Leavitt allows characters to evolve in her latest novel

By Jeff Minick

Coming Back to Me, by Caroline Leavitt.
New York: St. Martin’s Press, 2001.
$24.95 - 320 pages.


We savor some books for their predictability. When we read the Dave Robicheaux novels of James Lee Burke, for example, we don’t want Robicheaux solving murders in New York, but down in Cajun Country.

We enjoy other books because their characters surprise us, take us completely off our guard. One such novel is Caroline Leavitt’s Coming Back To Me.

Leavitt’s story is simple enough on the surface. Molly, a primary school teacher, and Gary, a bookcover designer, fall in love and marry. They are delighted when Molly becomes pregnant. The baby, Otis, is healthy at birth, but medical complications leave Molly comatose and on the edge of death. Distraught, Gary must face a swarm of problems: dealing with the baby, hiring a full-time sitter, losing his job because of a supervisor jealous of his talent, trying to oversee his wife’s medical care, paying not only the usual bills but trying to work out Molly’s medical expenses as well.

Finally, Gary calls Suzanne, Molly’s estranged sister, and asks for her help in taking care of the baby. Suzanne’s presence solves the question of who will help care for Otis, for although Suzanne has no children, has led a jumbled life, and seems completely helpless at caring for herself, much less a baby, she eventually comes to love Otis. Yet, her arrival brings other dilemmas: a boyfriend with problems, a growing fondness for Gary, past resentments toward her mother and her sister.

One particularly fine feature about Coming Back To Me, as noted above, is the author’s ability to surprise the reader with unexpected changes in her characters and their situations, changes that seem upon reflection both natural and logical. Nearly all of the characters in this novel experience some metamorphosis, some interior alteration as a result of their circumstances. Suzanne, for instance, is exposed to several varieties of love, from the friendship offered by a neighborhood man to the lust and obsessed self absorbtion of her boyfriend, from the compassionate love aroused by Gary to the deep spiritual love felt toward Otis. Gary, too, must undergo a sort of trial by fire, finding that every aspect of his life - friends, family, job, happiness - is altered or called into question by his wife’s seemingly fatal illness.

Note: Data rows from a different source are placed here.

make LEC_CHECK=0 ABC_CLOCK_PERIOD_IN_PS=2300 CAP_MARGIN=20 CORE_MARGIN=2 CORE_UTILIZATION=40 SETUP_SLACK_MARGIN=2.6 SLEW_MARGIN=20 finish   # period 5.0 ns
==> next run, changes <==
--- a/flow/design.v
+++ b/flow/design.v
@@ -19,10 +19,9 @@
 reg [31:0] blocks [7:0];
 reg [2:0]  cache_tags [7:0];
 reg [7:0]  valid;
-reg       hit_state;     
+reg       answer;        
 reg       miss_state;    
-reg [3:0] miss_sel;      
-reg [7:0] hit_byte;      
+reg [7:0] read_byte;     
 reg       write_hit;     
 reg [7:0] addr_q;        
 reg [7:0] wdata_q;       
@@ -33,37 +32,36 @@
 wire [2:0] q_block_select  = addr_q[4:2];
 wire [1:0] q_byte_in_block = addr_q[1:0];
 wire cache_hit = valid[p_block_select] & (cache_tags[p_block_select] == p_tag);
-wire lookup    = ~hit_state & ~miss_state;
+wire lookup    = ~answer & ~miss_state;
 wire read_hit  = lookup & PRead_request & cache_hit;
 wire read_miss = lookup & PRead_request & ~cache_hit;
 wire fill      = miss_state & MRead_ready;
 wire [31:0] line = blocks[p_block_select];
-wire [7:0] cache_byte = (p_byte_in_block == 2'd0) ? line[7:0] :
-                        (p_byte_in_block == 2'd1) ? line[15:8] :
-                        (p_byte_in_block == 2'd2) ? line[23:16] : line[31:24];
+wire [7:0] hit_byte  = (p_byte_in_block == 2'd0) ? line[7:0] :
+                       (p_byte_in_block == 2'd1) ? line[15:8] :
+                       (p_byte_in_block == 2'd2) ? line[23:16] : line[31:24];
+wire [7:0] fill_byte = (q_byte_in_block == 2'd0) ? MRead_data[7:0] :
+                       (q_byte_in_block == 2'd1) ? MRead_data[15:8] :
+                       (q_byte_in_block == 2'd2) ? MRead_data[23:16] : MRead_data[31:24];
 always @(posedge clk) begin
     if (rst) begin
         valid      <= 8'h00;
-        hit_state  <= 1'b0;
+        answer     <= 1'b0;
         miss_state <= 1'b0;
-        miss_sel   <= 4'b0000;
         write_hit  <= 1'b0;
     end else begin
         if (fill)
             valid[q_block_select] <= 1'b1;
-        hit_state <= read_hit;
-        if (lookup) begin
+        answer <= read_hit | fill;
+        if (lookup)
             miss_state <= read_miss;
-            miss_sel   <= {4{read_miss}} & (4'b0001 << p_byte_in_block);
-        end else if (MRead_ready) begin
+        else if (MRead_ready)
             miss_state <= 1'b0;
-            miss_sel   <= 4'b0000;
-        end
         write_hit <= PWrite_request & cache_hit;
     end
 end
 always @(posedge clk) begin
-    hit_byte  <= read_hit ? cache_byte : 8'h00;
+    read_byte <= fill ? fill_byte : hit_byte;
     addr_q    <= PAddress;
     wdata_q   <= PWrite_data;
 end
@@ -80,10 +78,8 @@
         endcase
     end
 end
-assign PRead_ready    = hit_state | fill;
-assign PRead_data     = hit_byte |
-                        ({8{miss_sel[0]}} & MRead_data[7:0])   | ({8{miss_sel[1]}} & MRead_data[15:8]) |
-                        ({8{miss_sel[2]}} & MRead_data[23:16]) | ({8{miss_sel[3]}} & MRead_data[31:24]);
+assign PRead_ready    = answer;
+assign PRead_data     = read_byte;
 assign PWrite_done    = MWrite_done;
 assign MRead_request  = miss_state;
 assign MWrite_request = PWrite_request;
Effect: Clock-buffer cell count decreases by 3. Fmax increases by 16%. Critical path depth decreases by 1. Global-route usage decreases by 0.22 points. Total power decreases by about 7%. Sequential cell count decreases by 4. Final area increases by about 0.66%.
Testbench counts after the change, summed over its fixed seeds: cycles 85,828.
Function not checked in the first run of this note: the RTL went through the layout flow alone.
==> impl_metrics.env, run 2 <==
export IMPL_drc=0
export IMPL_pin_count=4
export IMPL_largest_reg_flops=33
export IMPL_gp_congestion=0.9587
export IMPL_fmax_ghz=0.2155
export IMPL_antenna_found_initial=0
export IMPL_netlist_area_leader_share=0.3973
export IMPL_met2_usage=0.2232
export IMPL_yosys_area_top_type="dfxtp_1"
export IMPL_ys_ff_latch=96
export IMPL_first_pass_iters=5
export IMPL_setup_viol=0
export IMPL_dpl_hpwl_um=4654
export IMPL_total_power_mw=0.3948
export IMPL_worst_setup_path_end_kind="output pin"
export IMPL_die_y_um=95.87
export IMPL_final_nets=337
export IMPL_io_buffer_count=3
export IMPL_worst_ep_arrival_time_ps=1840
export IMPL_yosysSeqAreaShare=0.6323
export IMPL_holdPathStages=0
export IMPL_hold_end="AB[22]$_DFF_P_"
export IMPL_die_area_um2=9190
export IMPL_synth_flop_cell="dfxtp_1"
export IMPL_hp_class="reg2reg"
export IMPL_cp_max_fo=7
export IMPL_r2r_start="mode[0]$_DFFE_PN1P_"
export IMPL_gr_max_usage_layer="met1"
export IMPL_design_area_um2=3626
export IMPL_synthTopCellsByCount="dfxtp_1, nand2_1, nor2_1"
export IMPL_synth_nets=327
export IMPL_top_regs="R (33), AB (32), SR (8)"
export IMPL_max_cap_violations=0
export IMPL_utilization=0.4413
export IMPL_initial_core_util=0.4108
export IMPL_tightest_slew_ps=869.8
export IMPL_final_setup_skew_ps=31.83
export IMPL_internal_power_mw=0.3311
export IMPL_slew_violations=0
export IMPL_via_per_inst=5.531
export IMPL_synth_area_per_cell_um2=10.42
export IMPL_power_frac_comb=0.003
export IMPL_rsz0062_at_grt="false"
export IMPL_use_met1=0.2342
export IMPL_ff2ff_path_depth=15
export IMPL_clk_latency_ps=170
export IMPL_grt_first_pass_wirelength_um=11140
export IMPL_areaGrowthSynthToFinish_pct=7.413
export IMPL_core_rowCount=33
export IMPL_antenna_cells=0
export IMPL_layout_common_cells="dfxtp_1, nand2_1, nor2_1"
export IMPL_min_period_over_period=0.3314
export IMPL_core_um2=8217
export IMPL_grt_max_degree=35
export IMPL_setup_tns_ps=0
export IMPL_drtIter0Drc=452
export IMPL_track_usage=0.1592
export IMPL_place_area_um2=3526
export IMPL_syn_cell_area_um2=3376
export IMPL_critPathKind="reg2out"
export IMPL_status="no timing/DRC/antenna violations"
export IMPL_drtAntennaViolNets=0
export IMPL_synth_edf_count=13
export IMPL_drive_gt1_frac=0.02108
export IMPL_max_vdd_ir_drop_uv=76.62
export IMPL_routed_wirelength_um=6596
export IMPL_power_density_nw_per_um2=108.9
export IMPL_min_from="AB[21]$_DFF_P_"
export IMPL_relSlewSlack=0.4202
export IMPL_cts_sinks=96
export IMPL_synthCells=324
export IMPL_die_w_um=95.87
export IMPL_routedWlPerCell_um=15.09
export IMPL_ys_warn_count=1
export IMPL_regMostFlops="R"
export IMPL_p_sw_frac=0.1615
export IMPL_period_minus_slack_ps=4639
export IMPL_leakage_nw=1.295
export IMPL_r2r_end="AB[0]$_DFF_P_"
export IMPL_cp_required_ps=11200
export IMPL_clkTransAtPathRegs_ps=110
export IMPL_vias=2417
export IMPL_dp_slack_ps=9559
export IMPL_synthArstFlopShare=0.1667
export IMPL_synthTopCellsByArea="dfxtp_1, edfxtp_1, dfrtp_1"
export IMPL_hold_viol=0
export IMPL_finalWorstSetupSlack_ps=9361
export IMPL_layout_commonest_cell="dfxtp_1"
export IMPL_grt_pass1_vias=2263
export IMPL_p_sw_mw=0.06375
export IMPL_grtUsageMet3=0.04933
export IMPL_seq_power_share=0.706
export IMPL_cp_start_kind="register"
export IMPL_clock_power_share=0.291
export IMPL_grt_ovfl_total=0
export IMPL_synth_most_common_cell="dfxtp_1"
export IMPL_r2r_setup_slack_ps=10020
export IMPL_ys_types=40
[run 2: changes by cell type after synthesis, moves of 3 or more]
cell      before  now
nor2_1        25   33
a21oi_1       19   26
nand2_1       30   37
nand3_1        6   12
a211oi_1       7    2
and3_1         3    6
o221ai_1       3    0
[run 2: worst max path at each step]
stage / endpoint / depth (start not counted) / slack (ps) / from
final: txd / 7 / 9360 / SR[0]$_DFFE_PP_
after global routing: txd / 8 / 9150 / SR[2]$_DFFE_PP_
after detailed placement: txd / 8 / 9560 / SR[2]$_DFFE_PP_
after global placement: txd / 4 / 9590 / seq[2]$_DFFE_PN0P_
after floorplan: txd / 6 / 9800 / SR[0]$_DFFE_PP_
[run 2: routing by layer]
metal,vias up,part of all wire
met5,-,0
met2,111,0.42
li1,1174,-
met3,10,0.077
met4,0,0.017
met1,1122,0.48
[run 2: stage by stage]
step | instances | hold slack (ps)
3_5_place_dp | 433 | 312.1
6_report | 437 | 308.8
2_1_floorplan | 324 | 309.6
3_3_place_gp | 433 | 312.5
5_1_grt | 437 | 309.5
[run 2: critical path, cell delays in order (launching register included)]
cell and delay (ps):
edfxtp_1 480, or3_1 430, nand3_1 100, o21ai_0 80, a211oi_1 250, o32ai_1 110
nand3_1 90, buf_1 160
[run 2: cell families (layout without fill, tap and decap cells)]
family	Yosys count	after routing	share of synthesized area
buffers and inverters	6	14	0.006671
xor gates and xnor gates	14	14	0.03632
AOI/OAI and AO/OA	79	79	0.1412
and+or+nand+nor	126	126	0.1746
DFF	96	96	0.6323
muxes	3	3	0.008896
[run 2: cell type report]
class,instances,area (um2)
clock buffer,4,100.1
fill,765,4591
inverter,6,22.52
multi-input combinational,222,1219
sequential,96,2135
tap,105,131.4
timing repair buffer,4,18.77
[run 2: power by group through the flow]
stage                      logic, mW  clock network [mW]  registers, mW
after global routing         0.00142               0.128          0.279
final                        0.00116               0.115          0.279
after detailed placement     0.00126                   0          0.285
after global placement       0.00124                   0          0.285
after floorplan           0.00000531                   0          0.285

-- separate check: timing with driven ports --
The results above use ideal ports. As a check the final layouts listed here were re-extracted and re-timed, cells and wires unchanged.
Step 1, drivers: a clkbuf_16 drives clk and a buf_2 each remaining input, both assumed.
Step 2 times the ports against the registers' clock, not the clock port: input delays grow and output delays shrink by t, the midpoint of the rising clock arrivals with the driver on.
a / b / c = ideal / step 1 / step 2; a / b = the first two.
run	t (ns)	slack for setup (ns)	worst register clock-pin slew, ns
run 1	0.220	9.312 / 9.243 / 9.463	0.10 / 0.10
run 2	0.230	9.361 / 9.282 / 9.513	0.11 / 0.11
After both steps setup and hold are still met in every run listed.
This design comes from an exercise in tuning for small area and a short achievable clock period on the open sky130 flow, not from production work. Power figures rest on the tool's default switching activity, not on a simulated workload.

== job 2017 ==
==> flow/design.v (excerpt) <==
module desiredDrive_reg(
    input clk, rst_n,
    input [11:0] avg_torque,
    input [4:0] cadence,
    input not_pedaling,
    input [12:0] incline,
    input [2:0] scale,
    output logic [11:0] target_curr
);
logic [14:0] ts_nxt, ic_nxt;
logic [14:0] ts_rn, ic_rn;
desiredDrive iDD(.avg_torque(avg_torque), .cadence(cadence), .not_pedaling(not_pedaling),
                 .incline(incline), .scale(scale), .ts_prod(ts_nxt), .ic_prod(ic_nxt));
always_ff @(posedge clk, negedge rst_n) begin
    if (!rst_n)
        ts_rn <= 15'h7FFF;
    else
        ts_rn <= ~ts_nxt;
end
always_ff @(posedge clk)
    ic_rn <= ~ic_nxt;
logic [14:0] ts_r, ic_r;
assign ts_r = ~ts_rn;
assign ic_r = ~ic_rn;
wire b_p1 = ts_r[0] & ic_r[0];
wire b_p2 = ts_r[0] & ic_r[1];
wire b_p3 = ts_r[0] & ic_r[2];
wire b_p4 = ts_r[0] & ic_r[3];
wire b_p5 = ts_r[0] & ic_r[4];
wire b_p6 = ts_r[0] & ic_r[5];
wire b_p7 = ts_r[0] & ic_r[6];
wire b_p8 = ts_r[0] & ic_r[7];
wire b_p9 = ts_r[0] & ic_r[8];
wire b_p10 = ts_r[0] & ic_r[9];
wire b_p11 = ts_r[0] & ic_r[10];
wire b_p12 = ts_r[0] & ic_r[11];
wire b_p13 = ts_r[0] & ic_r[12];
wire b_p14 = ts_r[0] & ic_r[13];
wire b_p15 = ts_r[0] & ic_r[14];
wire b_p16 = ts_r[1] & ic_r[0];
wire b_p17 = ts_r[1] & ic_r[1];
wire b_p18 = ts_r[1] & ic_r[2];
wire b_p19 = ts_r[1] & ic_r[3];
wire b_p20 = ts_r[1] & ic_r[4];
wire b_p21 = ts_r[1] & ic_r[5];
wire b_p22 = ts_r[1] & ic_r[6];
wire b_p23 = ts_r[1] & ic_r[7];
wire b_p24 = ts_r[1] & ic_r[8];
wire b_p25 = ts_r[1] & ic_r[9];
wire b_p26 = ts_r[1] & ic_r[10];
wire b_p27 = ts_r[1] & ic_r[11];
wire b_p28 = ts_r[1] & ic_r[12];
wire b_p29 = ts_r[1] & ic_r[13];
wire b_p30 = ts_r[1] & ic_r[14];
  ...
Size: ~860 cells after synthesis, ~42 flip-flops.
==> flow/config.mk <==
export PLATFORM = sky130hd
export DESIGN_NAME = desiredDrive_reg
export DESIGN_NICKNAME = desiredDrive_reg
export VERILOG_FILES = /design/flow/design.v
export SDC_FILE = /design/flow/constraint.sdc
export NUM_CORES = 4
export LEC_CHECK = 0
export CAP_MARGIN = 20
export CORE_MARGIN = 2
export CORE_UTILIZATION = 40
export CTS_BUF_LIST = sky130_fd_sc_hd__clkbuf_4 sky130_fd_sc_hd__clkbuf_8
export SLEW_MARGIN = 20
==> flow/constraint.sdc <==
create_clock -name core_clock -period 13.0 [get_ports {clk}]
set_input_delay 2.6000 -clock core_clock [delete_from_list [all_inputs] [get_ports {clk}]]
set_output_delay 2.6000 -clock core_clock [all_outputs]
set_load 0.01 [all_outputs]
standard.sh (not shown) runs the stock make flow with config.mk's settings and CLKGATE_MAP_FILE= SYNTH_SCRIPT=/design/flow/synth_recipe.tcl, a recipe that flattens the netlist after the stock synthesis.
==> flow/flow/run.sh <==
#!/bin/bash
# Layout flow: the standard flow (standard.sh), with these changes:
#  - synthesis: Yosys's generic "synth -run fine:" step skips its early ABC
#    pass (-noabc), so that extract_fa sees the RTL's full adders as written
#    (without the input/output inversions that pass puts around them), and
#    extract_fa looks for full adders only (EXTRACT_FA_ARGS); the rest of
#    synthesis (dfflibmap, the final ABC mapping, flatten, renaming) is as in
#    the standard flow's synthesis;
#  - the port buffers are PORT_BUF cells;
#  - ORFS's timing repair aims for SETUP_SLACK_MARGIN ns of setup slack.
# The SDC, the clock period and every other step are the standard flow's.
set -euo pipefail
HERE=$(pwd)
EXTRACT_FA_ARGS=""
SETUP_MARGIN=6.8
PORT_BUF=sky130_fd_sc_hd__buf_1
# ORFS's synth.tcl with the changes
sed -e 's/synth -top \$::env(DESIGN_NAME) -run fine: {\*}\$synth_full_args/synth -top $::env(DESIGN_NAME) -run fine: -noabc {*}$synth_full_args/' \
    -e "s/extract_fa {\*}\[dont_use_extract_fa_args\]/extract_fa $EXTRACT_FA_ARGS/" \
    "$FLOW_HOME/scripts/synth.tcl" > "$HERE/synth_changed.tcl"
grep -q -- '-run fine: -noabc' "$HERE/synth_changed.tcl"
grep -q -- "^ *extract_fa $EXTRACT_FA_ARGS\$" "$HERE/synth_changed.tcl"
# The standard flow's synthesis wrapper, sourcing the changed synth.tcl
sed "s#source \$::env(SCRIPTS_DIR)/synth.tcl#source $HERE/synth_changed.tcl#" synth_recipe.tcl > "$HERE/flow_synth.tcl"
grep -q "source $HERE/synth_changed.tcl" "$HERE/flow_synth.tcl"
# The standard.sh, pointed at that wrapper
sed "s#SYNTH_SCRIPT=[^ ]*#SYNTH_SCRIPT=$HERE/flow_synth.tcl#" standard.sh > "$HERE/flow_standard.sh"
grep -q "SYNTH_SCRIPT=$HERE/flow_synth.tcl" "$HERE/flow_standard.sh"
bash "$HERE/flow_standard.sh" SETUP_SLACK_MARGIN=$SETUP_MARGIN \
    "BUFFER_PORTS_ARGS=-buffer_cell $PORT_BUF" finish > "$HERE/flow_make.log" 2>&1
## Diff of input files: job 6422 against job 2017
Settings: CTS_BUF_LIST removed (was sky130_fd_sc_hd__clkbuf_4 sky130_fd_sc_hd__clkbuf_8).
Between job 2017 and job 6422, the difference in sequential power is negligible.
Clock latency of the later-clocked register in the worst-skew pair: lower on job 6422
Comparing job 2017 and job 6422, hold slack is lower on job 6422.
Lower final critical-path share of the clock period among job 2017 and job 6422: job 2017
Function was not checked in any run of this note: the RTL went through the layout flow alone.

==> afterwards: timing with drivers on the ports <==
In the flow no input, the clock included, has a driving cell. The finished layouts below were timed again as built, in two steps. Step 1, drivers: a clkbuf_16 drives clk and a buf_2 each remaining input, both assumed. Step 2 moves the port delays by t, midway between the first and last clock arrival at a register: inputs arrive t later, outputs are due t later. That takes back most of the time a late clock gives input paths. Slacks: no drivers / after step 1 / after step 2; pairs: no drivers / after step 1.
run	t (ns)	setup WS [ns]	worst slew at a driven data input, ns
job 2017	0.364	6.843 / 6.846 / 6.482	0.06
job 6422	0.346	6.816 / 6.829 / 6.484	0.06
After both steps setup and hold are still met in every run listed. The setup slack of job 2017, which loses most, moves by +0.003 ns with the drivers and by -0.361 ns with both steps.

Another attractive aspect of Leavitt’s novel is her treatment of minor characters. None of them are cardboard cutouts; none of them are present merely to fill space. The neighbors, the first babysitter Greta, the hospital staff - Leavitt has drawn them all as if they counted, as if they mattered to the story, and so we the readers treat them that way. As the novel progresses, we therefore learn, as Gary and Suzanne learn, to withhold initial judgments of these people for fear of being mistaken. Greta, for example, seems at first a Nazi nurse, a German-speaking woman obsessed with cleanliness and feeding schedules, a sort of baby whisperer who is convinced that Otis is praying for his parents, but we soon see a tenderness to her personality - Greta builds bridges to Gary’s neighbors, and she has deep feelings for both Otis and Gary.

Some few moments in Coming Back To Me don’t ring quite true. In an Independence Day scene involving a neighborhood parade, it seems unlikely that Gary would care enough about his neighbor Carl shooting off fireworks to threaten calling the police. The medical explanations for Molly’s illness and treatments are often vague; when the doctors first learn that Molly has medical complications through internal bleeding, Molly’s obstetrician, Karen, tells Gary that they “... had opened her up ... had scooped out what they could ... had sewn her back up.” There is no indication that the surgeons searched for the cause of the bleeding.

Yet these are minor quibbles. Caroline Leavitt has written an engrossing story of human beings under pressure, of what it means to be family, of different degrees of love. She has given us a story, a fine readable story about morality but without the lectures, a tale for our time that begins with despair and ends with redemption.

Here is the first of what I trust will be many good summer reads for all of us.

(Jeff Minick owns Saints and Scholars Bookstore on Main Street in Waynesville.)